Resolving the Quandary of Additive Manufacturing

Author photo: Sal Spada
BySal Spada
Category:
Industry Trends

New material formulations in metal powders and plastic polymers are being commercialized that allow additive manufacturing of finished parts with mechanical properties comparable to or better than those possible with traditional production methods.  These types of developments are expanding the scope of applications for additive manufacturing. In addition, the introduction of hybrid machines specifically for metal based printed parts, machine builders have combined both additive and subtractive processes.  This now offers another opportunity for manufacturers to consider incorporating additive manufacturing into their production processes.

In today's industrial market, additive manufacturing is primarily used for rapid prototyping; ARC estimates that approximately 75-80 percent of the applications are for rapid prototyping. In the product engineering and design process, rapid prototyping has become an integral part of the validation tools used by design engineers. However, increasingly more manufacturers are using additive manufacturing to produce manufacturing tooling, molds and dies, trial production runs, and end-use parts.   It’s relatively easy to build a solid business case for using additive manufacturing to produce complex, high-value parts for which small order quantities are required. The increased freedom of design saves time in the production planning process and eliminates any specialized tooling required. A part normally produced in multiple production steps may now be manufactured using a single piece of production equipment. It is also possible to consolidate multiple features/parts into a single part with additive manufacturing.

Evaluating Suitability of Additive Manufacturing Relative to Conventional Processes

The challenge for many manufacturers is that they do not have the internal expertise or a well-defined process to objectively evaluate a production part’s suitability for additive manufacturing. In a recent briefing with Tata Consultancy Services (TCS), the management team presented a set of clearly delineated steps the company has developed to evaluate a part’s suitability for additive manufacturing. TCS deploys a range of services designed to assist manufacturers with additive manufacturing. These are divided into Initial Assessment, Design Solutions, and Additive Manufacturing as a Service. As a full-service engineering firm, TCS has well-proven expertise using digital design tools for traditional product design, simulation, and manufacturing process engineering. The company has applied this expertise to product development in medical, aerospace, high technology, automotive, and consumer packaged goods.Additive Manufacturing.jpg

TCS can help its manufacturing customers evaluate additive manufacturing for a wide range of components using a broad spectrum of machinery. Initially, the company developed an internal process to evaluate production parts for suitability for additive manufacturing. Subsequently, it formalized the process with a knowledge-based decision support system that automated the business justification process. TCS now offers this business justification analysis as a service to allow customers to rapidly analyze and then classify a part for additive manufacturing. This tool is a proprietary analytical solution that gathers input from the customer regarding the part and produces a metric that ranks the part’s suitability for additive manufacturing.
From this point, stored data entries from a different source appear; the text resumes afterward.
<file path="src/design/decodePkg.sv">
`default_nettype none

package decodePkg;

        //////////////////////////////
        // Instruction fields

        typedef logic [31:0] instr_t;
        typedef logic [5:0]  opcode_t;
        typedef logic [5:0]  funct_t;
        typedef logic [4:0]  regIdx_t;          // rs, rt, rd or shift amount

        //////////////////////////////
        // Primary opcodes

        localparam opcode_t opSpecial  = 6'b000000;
        localparam opcode_t opSpecial2 = 6'b011100;
        localparam opcode_t opSpecial3 = 6'b011111;
        localparam opcode_t opAddi     = 6'b001000;
        localparam opcode_t opAddiu    = 6'b001001;
        localparam opcode_t opSlti     = 6'b001010;
        localparam opcode_t opSltiu    = 6'b001011;
        localparam opcode_t opAndi     = 6'b001100;
        localparam opcode_t opOri      = 6'b001101;
        localparam opcode_t opXori     = 6'b001110;

        //////////////////////////////
        // Function codes

        localparam funct_t fnSll   = 6'b000000; // SPECIAL group
        localparam funct_t fnSrl   = 6'b000010; // Also ROTR
        localparam funct_t fnSra   = 6'b000011;
        localparam funct_t fnSllv  = 6'b000100;
        localparam funct_t fnSrlv  = 6'b000110; // Also ROTRV
        localparam funct_t fnSrav  = 6'b000111;
        localparam funct_t fnMovz  = 6'b001010;
        localparam funct_t fnMovn  = 6'b001011;
        localparam funct_t fnMult  = 6'b011000;
        localparam funct_t fnMultu = 6'b011001;
        localparam funct_t fnAdd   = 6'b100000;
        localparam funct_t fnAddu  = 6'b100001;
        localparam funct_t fnSub   = 6'b100010;
        localparam funct_t fnAnd   = 6'b100100;
        localparam funct_t fnOr    = 6'b100101;
        localparam funct_t fnXor   = 6'b100110;
        localparam funct_t fnNor   = 6'b100111;
        localparam funct_t fnSlt   = 6'b101010;
        localparam funct_t fnSltu  = 6'b101011;
        localparam funct_t fnMadd  = 6'b000000; // SPECIAL2 group
        localparam funct_t fnMul   = 6'b000010;
        localparam funct_t fnMsub  = 6'b000100;
        localparam funct_t fnBshfl = 6'b100000; // SPECIAL3 group

        // Sub-selectors held in the rs or sa fields
        localparam regIdx_t rotrSel = 5'b00001;
        localparam regIdx_t saSeb   = 5'b10000;
        localparam regIdx_t saSeh   = 5'b11000;

        //////////////////////////////
        // Decoded kinds and ALU codes

        typedef enum logic [5:0] {
                kNop, kAdd, kAddu, kAddi, kAddiu, kSub,
                kMul, kMult, kMultu, kMadd, kMsub,
                kAnd, kAndi, kOr, kOri, kNor, kXor, kXori,
                kSll, kSrl, kSllv, kSrlv, kSra, kSrav, kRotr, kRotrv,
                kSlt, kSlti, kSltu, kSltiu, kMovn, kMovz, kSeb, kSeh,
                kIllegal
        } instrKind_t;

        typedef enum logic [3:0] {
                aluAnd  = 4'd0,  aluOr   = 4'd1,  aluAdd  = 4'd2,  aluNor  = 4'd3,
                aluXor  = 4'd4,  aluSllv = 4'd5,  aluSub  = 4'd6,  aluSlt  = 4'd7,
                aluMul  = 4'd8,  aluSeh  = 4'd9,  aluSeb  = 4'd10, aluSll  = 4'd11,
                aluSrl  = 4'd12, aluRotr = 4'd13, aluSra  = 4'd14, aluSrlv = 4'd15
        } aluOp_t;

endpackage

`default_nettype wire
</file>
<file path="src/design/ctrlIf.sv">
`timescale 1ns/10ps
`default_nettype none

interface ctrlIf
        import decodePkg::*;
();

        aluOp_t aluOp;
        logic   aluSrc;
        logic   zeroExtend;
        logic   shamtOperand;
        logic   zeroOperands;
        logic   swapOperands;
        logic   regWrite;
        logic   regDst;
        logic   hiLoMove;
        logic   hiLoAccum;
        logic   hiLoSubtract;

        modport aluSide (output aluOp, aluSrc, zeroExtend, shamtOperand, zeroOperands,
                         swapOperands);
        modport wbSide  (output regWrite, regDst, hiLoMove, hiLoAccum, hiLoSubtract);
        modport stage   (input aluOp, aluSrc, zeroExtend, shamtOperand, zeroOperands,
                         swapOperands, regWrite, regDst, hiLoMove, hiLoAccum, hiLoSubtract);

endinterface

`default_nettype wire

</file>
<file path="src/design/decodeStage.sv">
`timescale 1ns/10ps
`default_nettype none

module decodeStage
        import decodePkg::*;
(
        input  logic   clk,
        input  logic   arstN,
        input  instr_t instr,
        input  logic   instrValid,
        output logic   ctrlValid,
        output logic   illegal,
        output aluOp_t aluOp,
        output logic   aluSrc,
        output logic   zeroExtend,
        output logic   shamtOperand,
        output logic   zeroOperands,
        output logic   swapOperands,
        output logic   regWrite,
        output logic   regDst,
        output logic   hiLoMove,
        output logic   hiLoAccum,
        output logic   hiLoSubtract
);

        instrKind_t instrKind;
        logic       decIllegal;

        ctrlIf ctrl ();

        //////////////////////////////
        // Decoders

        instrClassify u_instrClassify (
                .instr     (instr),
                .instrKind (instrKind),
                .illegal   (decIllegal)
        );

        aluCtrlGen u_aluCtrlGen (
                .instrKind (instrKind),
                .ctrl      (ctrl)
        );

        wbCtrlGen u_wbCtrlGen (
                .instrKind (instrKind),
                .ctrl      (ctrl)
        );

        //////////////////////////////
        // Decode to execute register

        always_ff @(posedge clk or negedge arstN) begin
                if (!arstN) begin
                        ctrlValid    <= 1'b0;
                        illegal      <= 1'b0;
                        aluOp        <= aluAnd;
                        aluSrc       <= 1'b0;
                        zeroExtend   <= 1'b0;
                        shamtOperand <= 1'b0;
                        zeroOperands <= 1'b0;
                        swapOperands <= 1'b0;
                        regWrite     <= 1'b0;
                        regDst       <= 1'b0;
                        hiLoMove     <= 1'b0;
                        hiLoAccum    <= 1'b0;
                        hiLoSubtract <= 1'b0;
                end else begin
                        ctrlValid    <= instrValid;
                        illegal      <= instrValid && decIllegal;       // Bubble when not valid
                        aluOp        <= instrValid ? ctrl.aluOp : aluAnd;
                        aluSrc       <= instrValid && ctrl.aluSrc;
                        zeroExtend   <= instrValid && ctrl.zeroExtend;
                        shamtOperand <= instrValid && ctrl.shamtOperand;
                        zeroOperands <= instrValid && ctrl.zeroOperands;
                        swapOperands <= instrValid && ctrl.swapOperands;
                        regWrite     <= instrValid && ctrl.regWrite;
                        regDst       <= instrValid && ctrl.regDst;
                        hiLoMove     <= instrValid && ctrl.hiLoMove;
                        hiLoAccum    <= instrValid && ctrl.hiLoAccum;
                        hiLoSubtract <= instrValid && ctrl.hiLoSubtract;
                end
        end

endmodule

`default_nettype wire

</file>
<file path="src/design/wbCtrlGen.sv">
`timescale 1ns/10ps
`default_nettype none

module wbCtrlGen
        import decodePkg::*;
(
        input instrKind_t   instrKind,
        ctrlIf.wbSide       ctrl
);

        logic noWrite;
        logic immForm;

        //////////////////////////////
        // Register writeback

        // HI/LO only ops and non-instructions
        assign noWrite = instrKind inside {
                kNop, kMult, kMultu, kMadd, kMsub, kIllegal
        };

        // I-type forms write rt instead of rd
        assign immForm = instrKind inside {
                kAddi, kAddiu, kAndi, kOri, kXori, kSlti, kSltiu
        };

        assign ctrl.regWrite = !noWrite;
        assign ctrl.regDst   = !noWrite && !immForm;

        //////////////////////////////
        // HI/LO accumulator

        always_comb begin
                ctrl.hiLoMove     = 1'b0;
                ctrl.hiLoAccum    = 1'b0;
                ctrl.hiLoSubtract = 1'b0;
                case (instrKind)
                        kMult, kMultu: begin
                                ctrl.hiLoMove = 1'b1;           // Product straight in
                        end
                        kMadd: begin
                                ctrl.hiLoAccum = 1'b1;
                        end
                        kMsub: begin
                                ctrl.hiLoAccum    = 1'b1;
                                ctrl.hiLoSubtract = 1'b1;       // Accumulate negated
                        end
                        default: begin
                                ctrl.hiLoMove = 1'b0;
                        end
                endcase
        end

endmodule

`default_nettype wire

</file>
<file path="src/design/aluCtrlGen.sv">
`timescale 1ns/10ps
`default_nettype none

module aluCtrlGen
        import decodePkg::*;
(
        input instrKind_t   instrKind,
        ctrlIf.aluSide      ctrl
);

        //////////////////////////////
        // ALU operation

        always_comb begin
                case (instrKind)
                        kAdd, kAddu, kAddi, kAddiu,
                        kMovn, kMovz:                   ctrl.aluOp = aluAdd;    // Moves pass through add
                        kSub:                           ctrl.aluOp = aluSub;
                        kMul, kMult, kMultu,
                        kMadd, kMsub:                   ctrl.aluOp = aluMul;
                        kAnd, kAndi:                    ctrl.aluOp = aluAnd;
                        kOr, kOri:                      ctrl.aluOp = aluOr;
                        kNor:                           ctrl.aluOp = aluNor;
                        kXor, kXori:                    ctrl.aluOp = aluXor;
                        kSll:                           ctrl.aluOp = aluSll;
                        kSrl:                           ctrl.aluOp = aluSrl;
                        kSllv:                          ctrl.aluOp = aluSllv;
                        kSrlv:                          ctrl.aluOp = aluSrlv;
                        kSra, kSrav:                    ctrl.aluOp = aluSra;
                        kRotr, kRotrv:                  ctrl.aluOp = aluRotr;
                        kSlt, kSltu, kSlti, kSltiu:     ctrl.aluOp = aluSlt;
                        kSeb:                           ctrl.aluOp = aluSeb;
                        kSeh:                           ctrl.aluOp = aluSeh;
                        default:                        ctrl.aluOp = aluAnd;    // NOP and illegal
                endcase
        end

        //////////////////////////////
        // Operand select

        // Immediate on the second operand. ROTRV is in the list as well
        assign ctrl.aluSrc = instrKind inside {
                kAddi, kAddiu, kAndi, kOri, kXori, kSlti, kSltiu,
                kSll, kSrl, kRotr, kRotrv
        };

        assign ctrl.zeroExtend = instrKind inside {kAddiu, kSltiu};

        assign ctrl.shamtOperand = instrKind inside {
                kSll, kSrl, kRotr, kSra, kMovn, kMovz
        };

        assign ctrl.zeroOperands = instrKind inside {kMovn, kMovz};     // Condition on rt

        assign ctrl.swapOperands = instrKind inside {kSllv, kSrlv, kSrav, kRotr};

endmodule

`default_nettype wire

</file>
<file path="src/design/instrClassify.sv">
`timescale 1ns/10ps
`default_nettype none

module instrClassify
        import decodePkg::*;
(
        input  instr_t     instr,
        output instrKind_t instrKind,
        output logic       illegal
);

        opcode_t opcode;
        funct_t  funct;
        regIdx_t rs;
        regIdx_t sa;

        assign opcode = instr[31:26];
        assign rs     = instr[25:21];
        assign sa     = instr[10:6];
        assign funct  = instr[5:0];

        //////////////////////////////
        // Pattern match

        always_comb begin
                instrKind = kIllegal;
                if (instr == '0) begin
                        instrKind = kNop;                       // Wins over SLL
                end else begin
                        case (opcode)
                                opSpecial: begin
                                        case (funct)
                                                fnAdd:   instrKind = kAdd;
                                                fnAddu:  instrKind = kAddu;
                                                fnSub:   instrKind = kSub;
                                                fnMult:  instrKind = kMult;
                                                fnMultu: instrKind = kMultu;
                                                fnAnd:   instrKind = kAnd;
                                                fnOr:    instrKind = kOr;
                                                fnNor:   instrKind = kNor;
                                                fnXor:   instrKind = kXor;
                                                fnSll:   instrKind = kSll;
                                                fnSrl: begin
                                                        if (rs == '0)
                                                                instrKind = kSrl;
                                                        else if (rs == rotrSel)
                                                                instrKind = kRotr;
                                                end
                                                fnSllv:  instrKind = kSllv;
                                                fnSrlv: begin
                                                        if (sa == '0)
                                                                instrKind = kSrlv;
                                                        else if (sa == rotrSel)
                                                                instrKind = kRotrv;
                                                end
                                                fnSlt:   instrKind = kSlt;
                                                fnSltu:  instrKind = kSltu;
                                                fnMovn:  instrKind = kMovn;
                                                fnMovz:  instrKind = kMovz;
                                                fnSra:   instrKind = kSra;
                                                fnSrav:  instrKind = kSrav;
                                                default: instrKind = kIllegal;
                                        endcase
                                end
                                opSpecial2: begin
                                        case (funct)
                                                fnMul:   instrKind = kMul;
                                                fnMadd:  instrKind = kMadd;
                                                fnMsub:  instrKind = kMsub;
                                                default: instrKind = kIllegal;
                                        endcase
                                end
                                opSpecial3: begin
                                        // BSHFL with the sa field picking the width
                                        if (funct == fnBshfl && rs == '0) begin
                                                if (sa == saSeb)
                                                        instrKind = kSeb;
                                                else if (sa == saSeh)
                                                        instrKind = kSeh;
                                        end
                                end
                                opAddi:  instrKind = kAddi;
                                opAddiu: instrKind = kAddiu;
                                opSlti:  instrKind = kSlti;
                                opSltiu: instrKind = kSltiu;
                                opAndi:  instrKind = kAndi;
                                opOri:   instrKind = kOri;
                                opXori:  instrKind = kXori;
                                default: instrKind = kIllegal;
                        endcase
                end
        end

        assign illegal = (instrKind == kIllegal);

endmodule

`default_nettype wire

</file>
Inputs to the tool include the complexity of the desired part, the surface finish, whether it will need post-process finishing on a subtractive machine, and just how closely the final part will need to match desired tolerances. Also assessed are part quantity and the end application scenario. The tool uses this information to generate a numerical assessment of the suitability of the part, coded either red (not suitable with current technology), amber (not the best candidate, but could be redesigned to be more suitable), or green (qualifies as a candidate). With the above data, this preliminary assessment takes only around 30-45 minutes to perform, but can generate significant time savings as unfit parts are identified at a much earlier stage. The tool considers all additive process types and possible build materials.

Manufacturers with thousands of production parts in their portfolios will recognize this as a very cost-effective way to segment and rank each production part’s suitability for additive manufacturing. However, the TCS framework is a closed loop; while a production part may not be suitable in the first pass evaluation, the company will employ its Design Solutions group to evaluate mechanical design alternatives. Armed with its expertise in digital design services for both product design and manufacturing process design, the company can identify design changes that would enable the manufacturer to develop a valid business case for moving the part to an additive manufacturing process.